Since 1995, the James Irvine Foundation has invested more than $11 million to support the growth and development of Collaborative Regional Initiatives (CRIs) throughout the state—nonprofit organizations that engage key players from business, environmental, and a variety of other advocacy groups with players from local governments and public agencies to create improvements in their regions. CRIs work on issues ranging across transportation, land use, housing, and economic development. They work in a variety of ways from developing legislation to media campaigns to practical work on particular projects. All are directed at building civic capacity and filling in gaps where government does not or cannot act. Some CRIs have been in place for years; others are more recently formed. They represent experiments in regional governance. Recently, the Irvine Foundation tapped a team of Berkeley faculty to perform an assessment of the CRIs so the foundation can target its resources in order to make them effective and sustainable over time and assist them in producing valuable outcomes for their regions. City planning professor Judith Innes, who led the complex evaluation, teamed with city planning professors AnnaLee Saxenian, Karen Christensen, Karen Chapple and political science professor Judith Gruber to focus on the projects and programs that a sample of CRIs engage in, asking which are most successful and why. In particular, the researchers examined how variables like leadership, resources, diversity of participation, processes of dialogue and collaboration, and the ways problems have been framed contribute to the degree of success in each program. The work is designed to assist the CRIs with strategies to select and build the successes of their programs and to help them overcome obstacles and identify opportunities for effective work. Together the researchers published case studies of four major CRIs -- the Bay Area Alliance for Sustainable Communities, Joint Venture: Silicon Valley, the San Diego Dialogue and the Sierra Business Council -- as well as an analysis of regional workforce development collaboratives in California.

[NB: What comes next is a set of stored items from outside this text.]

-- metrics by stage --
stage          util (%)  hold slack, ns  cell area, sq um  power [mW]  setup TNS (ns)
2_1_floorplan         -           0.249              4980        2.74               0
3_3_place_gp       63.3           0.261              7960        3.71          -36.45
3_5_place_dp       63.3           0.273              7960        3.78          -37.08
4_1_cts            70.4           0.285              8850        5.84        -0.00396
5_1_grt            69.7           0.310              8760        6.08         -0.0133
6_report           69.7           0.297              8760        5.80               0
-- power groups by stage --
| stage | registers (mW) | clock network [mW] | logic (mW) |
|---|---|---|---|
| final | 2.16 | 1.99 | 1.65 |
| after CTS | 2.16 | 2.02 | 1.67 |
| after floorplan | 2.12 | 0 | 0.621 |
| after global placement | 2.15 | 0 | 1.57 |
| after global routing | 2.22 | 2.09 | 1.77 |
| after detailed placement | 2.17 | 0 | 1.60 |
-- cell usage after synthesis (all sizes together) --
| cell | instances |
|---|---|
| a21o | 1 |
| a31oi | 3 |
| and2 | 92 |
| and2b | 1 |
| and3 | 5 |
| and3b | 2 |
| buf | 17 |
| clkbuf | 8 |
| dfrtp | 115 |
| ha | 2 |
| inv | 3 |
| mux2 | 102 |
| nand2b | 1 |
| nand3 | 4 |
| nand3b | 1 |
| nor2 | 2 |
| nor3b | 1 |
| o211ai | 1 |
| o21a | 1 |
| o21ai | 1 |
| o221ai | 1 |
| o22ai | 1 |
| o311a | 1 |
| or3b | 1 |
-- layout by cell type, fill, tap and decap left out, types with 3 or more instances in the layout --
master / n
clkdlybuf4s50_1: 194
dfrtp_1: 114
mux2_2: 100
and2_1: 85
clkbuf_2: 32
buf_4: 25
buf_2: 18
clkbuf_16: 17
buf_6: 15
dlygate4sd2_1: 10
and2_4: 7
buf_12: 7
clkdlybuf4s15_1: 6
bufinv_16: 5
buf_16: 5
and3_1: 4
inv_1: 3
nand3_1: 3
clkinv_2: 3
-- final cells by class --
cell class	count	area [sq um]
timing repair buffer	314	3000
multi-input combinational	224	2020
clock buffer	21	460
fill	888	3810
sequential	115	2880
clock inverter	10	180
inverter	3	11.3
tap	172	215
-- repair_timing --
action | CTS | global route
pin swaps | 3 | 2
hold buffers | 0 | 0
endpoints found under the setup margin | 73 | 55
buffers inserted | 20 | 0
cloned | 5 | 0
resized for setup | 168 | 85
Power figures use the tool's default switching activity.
===== src/rtl/booth_mult_pkg.sv =====
// Shared types and helpers for the sequential radix-4 Booth multiplier.
// Optional unsigned-operand support is enabled by BOOTH_MULT_UNSIGNED_SEL_EN.
package booth_mult_pkg;

   typedef enum logic [1:0] {IDLE, BUSY, DONE} state_e;

   typedef struct packed {
      logic neg;
      logic one;
      logic two;
   } booth_digit_t;

   // {y[2k+1], y[2k], y[2k-1]} -> signed digit in {-2,-1,0,+1,+2}
   function automatic booth_digit_t booth_decode(input logic [2:0] win);
      booth_digit_t d;
      d = '0;
      case (win)
         3'b001, 3'b010: d.one = 1'b1;
         3'b011:         d.two = 1'b1;
         3'b100:         begin d.neg = 1'b1; d.two = 1'b1; end
         3'b101, 3'b110: begin d.neg = 1'b1; d.one = 1'b1; end
         default:        d = '0;
      endcase
      return d;
   endfunction

   function automatic int booth_cycles(input int width, input int dpc);
      return width / (2 * dpc);
   endfunction

endpackage


===== src/rtl/booth_r4_digit_enc.sv =====
// One radix-4 Booth digit: 3-bit window and pre-shifted multiplicand in,
// full-width two's-complement partial product out.
module booth_r4_digit_enc
   import booth_mult_pkg::*;
#(
   parameter int PW = 32
) (
   input  logic [2:0]    win_i,
   input  logic [PW-1:0] x_i,
   output logic [PW-1:0] pp_o
);

   booth_digit_t dig;
   logic [PW-1:0] mag;

   assign dig = booth_decode(win_i);

   always_comb begin
      mag = '0;
      if (dig.one)
         mag = x_i;
      else if (dig.two)
         mag = {x_i[PW-2:0], 1'b0};
      pp_o = dig.neg ? (~mag + 1'b1) : mag;
   end

endmodule


===== src/rtl/booth_radix4_seq_mult.sv =====
// Sequential radix-4 Booth multiplier, WIDTH x WIDTH -> 2*WIDTH, valid/ready both sides.
// Define BOOTH_MULT_UNSIGNED_SEL_EN to add unsigned_i (per-op unsigned operands).
module booth_radix4_seq_mult
   import booth_mult_pkg::*;
#(
   parameter int WIDTH            = 16,
   parameter int DIGITS_PER_CYCLE = 1
) (
   input  logic               clk,
   input  logic               rst_n,
   input  logic               in_valid_i,
   output logic               in_ready_o,
   input  logic [WIDTH-1:0]   x_i,
   input  logic [WIDTH-1:0]   y_i,
`ifdef BOOTH_MULT_UNSIGNED_SEL_EN
   input  logic               unsigned_i,
`endif
   output logic               out_valid_o,
   input  logic               out_ready_i,
   output logic [2*WIDTH-1:0] out_o
);

   localparam int PW  = 2 * WIDTH;
   localparam int DPC = DIGITS_PER_CYCLE;
   localparam int N   = booth_cycles(WIDTH, DPC);
   localparam int CW  = $clog2(N + 1) + 1;

   state_e              state_q, state_d;
   logic [PW-1:0]       mcand_q, mcand_d;
   logic [WIDTH:0]      ysh_q, ysh_d;
   logic                uns_q, uns_d;
   logic [PW-1:0]       acc_q, acc_d;
   logic [CW-1:0]       cnt_q, cnt_d;
   logic [PW-1:0]       out_q, out_d;
   logic                uns_in;
   logic                fill;
   logic [CW-1:0]       last_cnt;
   logic [DPC-1:0][PW-1:0] pp;
   logic [PW-1:0]       psum;

`ifdef BOOTH_MULT_UNSIGNED_SEL_EN
   assign uns_in = unsigned_i;
`else
   assign uns_in = 1'b0;
`endif

   // Unsigned ops shift zeros in from the top, which yields the extra digit {0,0,y[W-1]}
   assign fill     = uns_q ? 1'b0 : ysh_q[WIDTH];
   assign last_cnt = uns_q ? CW'(N) : CW'(N - 1);

   for (genvar d = 0; d < DPC; d++) begin : g_dig
      logic [PW-1:0] x_sh;
      assign x_sh = mcand_q << (2 * d);
      booth_r4_digit_enc #(.PW(PW)) u_enc (
         .win_i (ysh_q[2*d+2 -: 3]),
         .x_i   (x_sh),
         .pp_o  (pp[d])
      );
   end

   always_comb begin
      psum = '0;
      for (int i = 0; i < DPC; i++)
         psum = psum + pp[i];
   end

   assign in_ready_o  = (state_q == IDLE);
   assign out_valid_o = (state_q == DONE);
   assign out_o       = out_q;

   always_comb begin
      state_d = state_q;
      mcand_d = mcand_q;
      ysh_d   = ysh_q;
      uns_d   = uns_q;
      acc_d   = acc_q;
      cnt_d   = cnt_q;
      out_d   = out_q;
      case (state_q)
         IDLE: if (in_valid_i) begin
            mcand_d = uns_in ? {{WIDTH{1'b0}}, x_i} : {{WIDTH{x_i[WIDTH-1]}}, x_i};
            ysh_d   = {y_i, 1'b0};
            uns_d   = uns_in;
            acc_d   = '0;
            cnt_d   = '0;
            state_d = BUSY;
         end
         BUSY: begin
            acc_d   = acc_q + psum;
            mcand_d = mcand_q << (2 * DPC);
            ysh_d   = {{(2*DPC){fill}}, ysh_q[WIDTH:2*DPC]};
            cnt_d   = cnt_q + CW'(1);
            if (cnt_q == last_cnt) begin
               out_d   = acc_d;
               state_d = DONE;
            end
         end
         DONE: if (out_ready_i) state_d = IDLE;
         default: state_d = IDLE;
      endcase
   end

   always_ff @(posedge clk or negedge rst_n) begin
      if (!rst_n) begin
         state_q <= IDLE;
         mcand_q <= '0;
         ysh_q   <= '0;
         uns_q   <= 1'b0;
         acc_q   <= '0;
         cnt_q   <= '0;
         out_q   <= '0;
      end else begin
         state_q <= state_d;
         mcand_q <= mcand_d;
         ysh_q   <= ysh_d;
         uns_q   <= uns_d;
         acc_q   <= acc_d;
         cnt_q   <= cnt_d;
         out_q   <= out_d;
      end
   end

endmodule


===== config.mk =====
export PLATFORM = sky130hd
export DESIGN_NAME = booth_radix4_seq_mult
export DESIGN_NICKNAME = d
export VERILOG_FILES = /design/src/rtl/booth_mult_pkg.sv /design/src/rtl/booth_r4_digit_enc.sv /design/src/rtl/booth_radix4_seq_mult.sv
export SDC_FILE = /design/constraint.sdc
export NUM_CORES = 1
export LEC_CHECK = 0
export BUFFER_PORTS_ARGS = -buffer_cell sky130_fd_sc_hd__buf_2
export CORE_MARGIN = 3
export CORE_UTILIZATION = 50
export DETAILED_ROUTE_END_ITERATION = 7
export PLACE_DENSITY = 0.76
export SKIP_LAST_GASP = 1
export SYNTH_ARGS = -nofsm -noshare
export SYNTH_HDL_FRONTEND = slang
export SYNTH_HIERARCHICAL = 1
export SYNTH_SLANG_ARGS = --single-unit

===== constraint.sdc =====
create_clock -name clk -period 7.1 [get_ports clk]
set_clock_uncertainty 0.05 [all_clocks]
set_input_delay 0.355 -clock clk [delete_from_list [all_inputs] [get_ports clk]]
set_output_delay 0.355 -clock clk [all_outputs]
set_load 0.01 [all_outputs]

Yosys cells after proc, flatten, opt, wreduce, memory -nomap -nowiden
Cells that the tools add are included.
Widths: inputs -> output; s select.
{"block": "totals", "ff_bits": 120, "in_bits": 36, "output_inout_bits": 34, "wordCells": 51}
{"block": "op_classes", "add_sub_neg": 3, "eq_ne": 12, "n_mux": 18, "bitwise": 2, "reduce_logical": 9}
{"cell": "$mux 32", "n": 5}
{"cell": "$pmux 32 s2", "n": 2}
{"cell": "$pmux 17 s2", "n": 1}
{"cell": "$add 32x1->32 const B", "n": 1}
{"cell": "$add 32x32->32", "n": 1}
{"cell": "$not 32->32", "n": 1}
{"cell": "$mux 17", "n": 1}
{"cell": "$pmux 5 s2", "n": 1}
{"cell": "$eq 3x3->1 const B", "n": 3}
{"cell": "$eq 3x2->1 const B", "n": 2}
{"cell": "$mux 2", "n": 3}
{"cell": "$pmux 2 s3", "n": 1}
{"cell": "$reduce_and 3->1", "n": 2}
{"cell": "$add 5x1->5 const B", "n": 1}
{"cell": "$eq 5x3->1 const B", "n": 1}
{"cell": "$mux 5", "n": 1}
{"cell": "$ne 2x2->1 const B", "n": 2}
{"cell": "$reduce_and 2->1", "n": 2}
{"cell": "$reduce_or 4->1", "n": 1}
{"cell": "$eq 3x1->1 const B", "n": 1}
{"cell": "$mux 1", "n": 3}
{"cell": "$reduce_or 3->1", "n": 1}
{"cell": "$eq 2x1->1 const B", "n": 1}
{"cell": "$eq 2x2->1 const B", "n": 1}
{"cell": "5 further kinds", "n": 5}

Depth between registers and ports, before layout
Gate-level depths: netlist of the first run.
{"block": "depth", "word_depth": 10, "depth_mapped": 23, "mapped_depth_nobuf": 18}

Modules after synthesis
Netlist of the first run, hierarchy kept.
{"mod": "booth_radix4_seq_mult", "instances": 1, "cells_each": 697, "area_each_um2": 6673.9, "seq_area_each_um2": 3002.9}
{"mod": "booth_r4_digit_enc", "instances": 1, "cells_each": 442, "area_each_um2": 2623.8, "seq_area_each_um2": 0.0}

Worst setup path after synthesis of the first run
OpenSTA, ideal clock, no wires.
{"block": "synth_path", "path_kind": "reg-to-reg", "startpoint": "register ysh_q[1]", "endpoint": "register out_q[31], in the netlist out_o[31]", "setup_ps": 125, "t_arrival_ps": 4850, "required_time_ps": 6925, "slack_ps": 2075, "path_stages_with_launch": 23, "path_buffers": 6, "period_less_slack_ps": 5025, "path_cell_list": "dfrtp_1 buf_2 buf_2 buf_2 buf_2 buf_1 a221o_1 o21ai_0 ha_1 o221a_2 nand2_1 or4_4 nand2_1 xnor2_1 ha_1 clkbuf_1 a21oi_1 o21ai_0 or3_1 o2111ai_1 and3_1 xnor3_1 mux2_2"}
{"element": "start: declaration", "line_no": "booth_radix4_seq_mult.sv:30", "source": "logic [WIDTH:0] ysh_q, ysh_d;"}
{"element": "start signal: assignment", "line_no": "booth_radix4_seq_mult.sv:115", "source": "ysh_q <= ysh_d;"}
{"element": "end signal: assignment", "line_no": "booth_radix4_seq_mult.sv:119", "source": "out_q <= out_d;"}
{"element": "end: declaration", "line_no": "booth_radix4_seq_mult.sv:34", "source": "logic [PW-1:0] out_q, out_d;"}

==> metrics.md, run 1 <==
| Metric | Value |
|---|---|
| Nature of the critical path endpoint | `register` |
| Cells on worst reg2reg path | `17` |
| Clk slew on worst S/H paths | `0.06 ns` |
| Vias | `8970` |
| Post-CTS Resized | `0` |
| Yosys reg bits | `120` |
| N_diodes | `0` |
| Distinct cells, synth | `80` |
| Slew margin rel. | `0.247` |
| Setup TNS | `0 ns` |
| Ys Warns | `6` |
| Routed WL | `25300 um` |
| Hold Slack | `0.0882 ns` |
| Die height | `142 um` |
| Prevailing post-synth register cell | `dfrtp_1` |
| Syn Nets | `1209` |
| Avg WL per Cell | `18.1 um` |
| GPL Wtd Cong | `0.945` |
| Crit path DAT | `6.04 ns` |
| Worst Hold Depth | `2` |
| Multi-input gate area | `5880 um^2` |
| Area Overhead vs Synth | `10.8%` |
| Reg2reg start | `ysh_q[2]` |
| Crit Path Max Fanout | `49` |
| Vias in the first global route | `8652` |
| Detail Route Antenna Nets | `0` |
| Critical Path RT | `7.33 ns` |
| CTS sink cnt | `120` |
| DRT Pass-1 Iters | `6` |
| Reg2reg end | `acc_q[30]` |
| Critical-path top delay cell | `nor4_2` |
| Clk Latency, worst-skew pair | `0.43 ns` |
| Max-cap violations | `0` |
| DP HPWL | `16900 um` |
| Register area | `3010 um^2` |
| Initial DRC count | `1019` |
| Fillers | `1610` |
| Status | `finished clean` |
| Crit path largest cell delay | `0.83 ns` |
| R2r setup slk | `1.30 ns` |
| Rows | `49` |
| First-pass GRT wire length | `42600 um` |
| Number of synthesized flops with an enable pin | `0` |
| Final setup violation count | `0` |
| Initial Util | `0.514` |
| Hold Crit Start | `out_ready_i` |
| Syn Area/Cell | `8.16 um^2` |
| Clk root buf | `clkbuf_16` |
| Congestion Overflow GR | `0` |
| Initial antenna violation count | `0` |
| Slew Limit Fails | `0` |
| Seq/Total Area, Yosys | `0.323` |
| Final cell count without fillers | `1398` |
| Die X | `142 um` |
| Worst-path cell chain | `buf_4, nand3b_1, a32oi_1, a21oi_1, o2111ai_1, nor4_2, a21oi_1, xor2_1, ha_1, a21oi_1, o211ai_1, a21oi_1, o21ai_0, a211oi_1, o221ai_1, xnor2_1, o21ai_0` |
| Post-CTS setup buffers | `0` |
| Slew @ Worst Pin | `1.12 ns` |
| Fraction of the cycle the final worst path needs | `0.817` |
| Overall Global Routing Usage | `0.255` |
| CTS tree | `yes` |
| CTS Buf Count | `17` |
| Cell mode on critical path | `a21oi_1` |
| Startpoint Class | `register` |
| Minimum clock period | `5.80 ns` |
| Critical path class | `reg -> reg` |
| Share of cells above drive strength 1 | `0.127` |
| H-tree depth | `4` |
| Largest net degree at the start of global routing | `81` |
| I/O pin count | `70` |
| WHS Endpoint | `state_q[1]` |
| Util after Layout | `0.570` |
| Syn Inst Count | `1139` |
| Final hold violations | `0` |
| Cell area after synthesis | `9300 um^2` |
| Asr flop ratio synth | `1.00` |
| Core Area | `18100 um^2` |
| Nets | `1226` |
| Hold Path Class | `in -> reg` |
| F_max | `172 MHz` |
| Hold Buf Count CTS | `1` |
| Die ar. | `20300 um^2` |
| Unrepaired setup endpoints after global routing | `false` |
| Clock buffer depth | `2` |
| DP Cell Count | `1365` |
| Vias/cell | `6.42` |
| Port bufs | `69` |
| Residual DRC count | `0` |
cell families after synthesis:
kind of cell / after synthesis / synth area share
AO/OA/AOI/OAI: 432 / 0.311
AND/OR/NAND/NOR: 370 / 0.197
flip-flops: 120 / 0.323
buffers and inverters: 109 / 0.0474
XOR/XNOR: 57 / 0.0552
adder cells (fa/ha/maj): 34 / 0.0466
multiplexers: 17 / 0.0196
per-stage QoR:
stage	cell area (um^2)	setup WS (ns)
after floorplan	9300	2.08
after global placement	9710	1.70
after detailed placement	9710	1.51
after CTS	10300	1.49
after global routing	10300	0.935
final	10300	1.30
synth_stat cells (10+ instances only):
master	number	area share
a22o_1	30	0.028
a221oi_1	16	0.015
nand3_1	29	0.016
a211oi_1	12	0.0097
xnor2_1	35	0.033
a31oi_1	19	0.013
ha_1	33	0.044
nor3_1	24	0.013
and3_1	11	0.0074
nor2_1	48	0.019
nor2b_1	39	0.026
a221o_1	19	0.020
nand4_1	11	0.0074
and2_1	11	0.0074
a22oi_1	28	0.023
buf_2	16	0.0086
buf_1	14	0.0057
o21ai_0	102	0.055
nand2_1	143	0.058
nand2b_1	16	0.011
xor2_1	21	0.020
dfrtp_1	120	0.32
clkbuf_1	55	0.022
nand3b_1	15	0.012
a21o_1	20	0.016
mux2_2	10	0.012
a21oi_1	102	0.055
inv_1	21	0.0085
worst max path at each step:
| stage | startpoint | endpoint | slack, ns | cells past startpoint |
|---|---|---|---|---|
| final | ysh_q[2] | acc_q[30] | 1.30 | 17 |
| after global routing | ysh_q[2] | out_o[30] | 0.93 | 17 |
| after CTS | ysh_q[2] | out_o[28] | 1.49 | 17 |
| after detailed placement | ysh_q[2] | acc_q[30] | 1.51 | 17 |
| after global placement | ysh_q[1] | out_o[28] | 1.70 | 18 |
| after floorplan | ysh_q[1] | out_o[31] | 2.08 | 22 |
placed cells by master, fill, tap and decap left out, drive strengths merged, types with 15 or more instances in the layout:
cell	count
a21o	21
a21oi	102
a221o	20
a221oi	16
a22o	30
a22oi	28
a31oi	19
buf	84
clkbuf	18
dfrtp	120
ha	33
inv	28
nand2	143
nand2b	16
nand3	29
nand3b	15
nor2	48
nor2b	39
nor3	24
o21ai	105
xnor2	35
xor2	21
layer usage:
metal,vias up,part of all wire,GRT usage
li1,4275,-,-
met1,4301,0.44,0.336
met2,341,0.48,0.422
met3,53,0.057,0.0454
met4,0,0.025,0.0930
met5,-,0,0
flip-flops by register name, indices dropped and copies added (netlist names):
register / flops
acc_q: 32
ysh_q: 17
g_dig.x_sh: 32
cnt_q: 5
out_o: 32
state_q: 2
final cells by class:
class | count | area share
clock buffers | 18 | 0.0426
clock inverters | 14 | 0.0135
inverters | 22 | 0.00802
multi-input cells | 910 | 0.571
flip-flops and latches | 120 | 0.292
well taps | 229 | 0.0278
repair buffers | 85 | 0.0457
worst max-delay path: cells and delay by family (launching register included):
family	cells	cell delay (ns)
AOI/OAI and AO/OA	11	2.64
and+or+nand+nor	2	1.00
DFF	1	0.64
buffers and inverters	1	0.51
adders and majority gates	1	0.42
xor gates and xnor gates	2	0.38
Power of run 1 is left out: the tool's default activity adds up to more than one toggle a clock period on the data nets, which glitch-free logic cannot reach.
==> inputs of run 2 (changes only) <==
Clock period 7.1 ns to 5.35 ns, I/O delays scaled along.
==> run 2 against run 1 <==
Non-clock buffer count grew 19. Die area did not move. Final cell count rose by 1.3%. Global-route usage increased by 0.087 points. Maximum frequency is 15% higher. Final area rose by 1.3%. Critical path type unchanged. Count of clock-buffer cells in the layout down 1.
==> metrics.md, run 2 (synthesis gave the netlist of run 1 again) <==
| Metric | Value |
|---|---|
| Fillers | `1606` |
| Clk Latency, worst-skew pair | `0.43 ns` |
| CTS Buf Count | `17` |
| Residual DRC count | `0` |
| Fraction of the cycle the final worst path needs | `0.940` |
| Critical Path RT | `5.61 ns` |
| Largest net degree at the start of global routing | `77` |
| Status | `finished clean` |
| Detail Route Antenna Nets | `0` |
| Vias in the first global route | `8294` |
| GPL Wtd Cong | `0.943` |
| Initial antenna violation count | `0` |
| Unrepaired setup endpoints after global routing | `false` |
| Max-cap violations | `0` |
| Cell mode on critical path | `buf_4` |
| Final setup violation count | `0` |
| Vias | `8937` |
| Reg2reg start | `ysh_q[2]` |
| Area Overhead vs Synth | `12.2%` |
| Post-DP Area | `9850 um^2` |
| Hold Path Class | `in -> reg` |
| Critical path class | `reg -> reg` |
| Share of cells above drive strength 1 | `0.142` |
| Core Area | `18100 um^2` |
| Slew @ Worst Pin | `1.11 ns` |
| Final hold violations | `0` |
| Clk slew on worst S/H paths | `0.06 ns` |
| Clk root buf | `clkbuf_16` |
| DRT Pass-1 Iters | `5` |
| Commonest non-fill, non-tap cell in the layout | `nand2_1` |
| Crit path largest cell delay | `0.52 ns` |
| Initial Util | `0.514` |
| Setup TNS | `0 ns` |
| N_diodes | `0` |
| DP HPWL | `17600 um` |
| CTS tree | `yes` |
| Crit Path Max Fanout | `28` |
| Slew Limit Fails | `0` |
| Design area | `10400 um^2` |
| I/O pin count | `70` |
| Minimum clock period | `5.03 ns` |
| H-tree depth | `4` |
| Startpoint Class | `register` |
| Die X | `142 um` |
| Nets | `1245` |
| Reg2reg end | `out_o[28]` |
| Crit path DAT | `5.29 ns` |
| Initial DRC count | `895` |
| CTS sink cnt | `120` |
| Hold Crit Start | `x_i[1]` |
| Routed WL | `25700 um` |
| Crit path to | `out_o[28]` |
| Overall Global Routing Usage | `0.256` |
| First-pass GRT wire length | `42400 um` |
| Worst-path cell chain | `buf_4, inv_1, buf_4, a32o_1, nand3_1, nor4_2, buf_4, a31oi_1, xor2_1, ha_1, and3_1, and4_1, and2_1, a22o_1, a41oi_2, a31o_2, xnor2_1, mux2_2` |
| Critical-path top delay cell | `dfrtp_1` |
| Slew margin rel. | `0.260` |
| Die ar. | `20300 um^2` |
| Avg WL per Cell | `18.2 um` |
| Rows | `49` |
| R2r setup slk | `0.32 ns` |
| Vias/cell | `6.31` |
| F_max | `199 MHz` |
| Crit. Startpoint | `ysh_q[2]` |
| Clock buffer depth | `2` |
| Cells on worst reg2reg path | `18` |
| Port bufs | `69` |
| Most frequent cells in the layout | `nand2_1 (143), dfrtp_1 (118), o21ai_0 (101), a21oi_1 (101), buf_2 (68)` |
| Nature of the critical path endpoint | `register` |
| Congestion Overflow GR | `0` |
| Die height | `142 um` |
## run 2: changes by cell type in the layout (fill, tap and decap cells not counted), moves of 2 or more
cell / change
buf_4: +16
dlygate4sd3_1: +2
clkinv_4: +2
clkinv_2: +2
inv_8: -2
inv_6: -2
o2111ai_2: +2
o2111ai_1: -2
## run 2: critical path, delay by kind of cell, from the launching register on
kind	cells	cell delay [ns]
mux	1	0.27
flops	1	0.52
buf+inv	4	0.95
simple gates	5	1.36
xor+xnor	2	0.26
fa+ha+maj	1	0.40
compound gates	5	1.08
## run 2: final cells by class
type / instances / area [um^2] / area share
clock buffers: 17 / 425 / 0.0408
clock inverters: 14 / 104 / 0.00995
inverters: 22 / 82.6 / 0.00791
multi-input cells: 910 / 5900 / 0.565
flip-flops and latches: 120 / 3010 / 0.288
well taps: 229 / 287 / 0.0275
repair buffers: 104 / 631 / 0.0604
## run 2: through the flow
step / instances / utilization / hold slack [ns] / worst slack, ns
detailed placement: 1382 / 0.545 / 0.266 / 0.255
global route: 1416 / 0.577 / 0.0139 / 0.0715
finish: 1416 / 0.577 / 0.0139 / 0.319
global placement: 1382 / 0.545 / 0.262 / 0.367
floorplan: 1139 / - / -0.0781 / 0.325
CTS: 1416 / 0.576 / 0.000775 / 0.228
## run 2: per-layer routing
metal / track usage / vias up / routed length (um)
li1: - / 4324 / -
met1: 0.350 / 4276 / 11600
met2: 0.410 / 294 / 12200
met3: 0.0423 / 43 / 1250
met4: 0.0945 / 0 / 647
met5: 0 / - / 0
## run 2: worst min-delay path by stage
stage / endpoint / slack [ns] / cells after the start
2_1_floorplan: acc_q[0] / -0.08 / 0
3_3_place_gp: g_dig[0].x_sh[30] / 0.26 / 1
3_5_place_dp: g_dig[0].x_sh[25] / 0.27 / 1
4_1_cts: g_dig[0].x_sh[1] / 0.0008 / 2
5_1_grt: g_dig[0].x_sh[1] / 0.01 / 2
6_report: g_dig[0].x_sh[1] / 0.01 / 2
## run 2: what timing repair did
action / 4_1_cts / 5_1_grt
gates resized for setup: 0 / 6
hold endpoints to repair: 46 / 0
setup endpoints to repair: 0 / 10
setup buffers: 0 / 0
hold buffers: 3 / 0
Power of run 2 is left out for the same reason.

The Bay Area Alliance for Sustainable Communities was formed to change the patterns and practices of land use in the San Francisco Bay Area to achieve a more compact, transit-friendly form of growth. The diverse group has worked toward this goal by creating a regional Compact or vision outlining the actions needed for a sustainable Bay Area, a Smart Growth Strategy/Regional Livability Footprint used to influence the regional population projections, and a regional indicators report. The group’s one action project has been to bring investment into disadvantaged neighborhoods through their Community Capital Investment Initiative. The idea is that disadvantaged neighborhoods offer an untapped business opportunity if investors and developers can be assisted by knowledgeable community players; at the same time, such investments can be designed to provide community benefit. However, business’s need for speed and secrecy in making investments and the community’s need for transparency and thorough dialogue have created conflict. Both business and community players are learning to work together and are committed to making the effort productive and sustainable, but it remains a work in progress. Overall the Alliance’s main outcomes, in addition to some building projects, have been to advance a regional discourse about smart growth and to help regional civic leaders representing the three E’s (environment, economy and equity) to understand how each other’s interests can be jointly met. According to Professor Innes, the primary reason the Bay Area Alliance has not achieved more lies in its choice of a large scale and complex problem—changing the region’s institutions and land use patterns and ultimately making it sustainable. "This is what planners call a ‘wicked’ problem—where parameters are poorly defined, features are contradictory and changing, there are many players with differing goals and there exists no simple generic solution," she says. "The scope and complexity of BAASC’s mission makes achieving their ambitions difficult."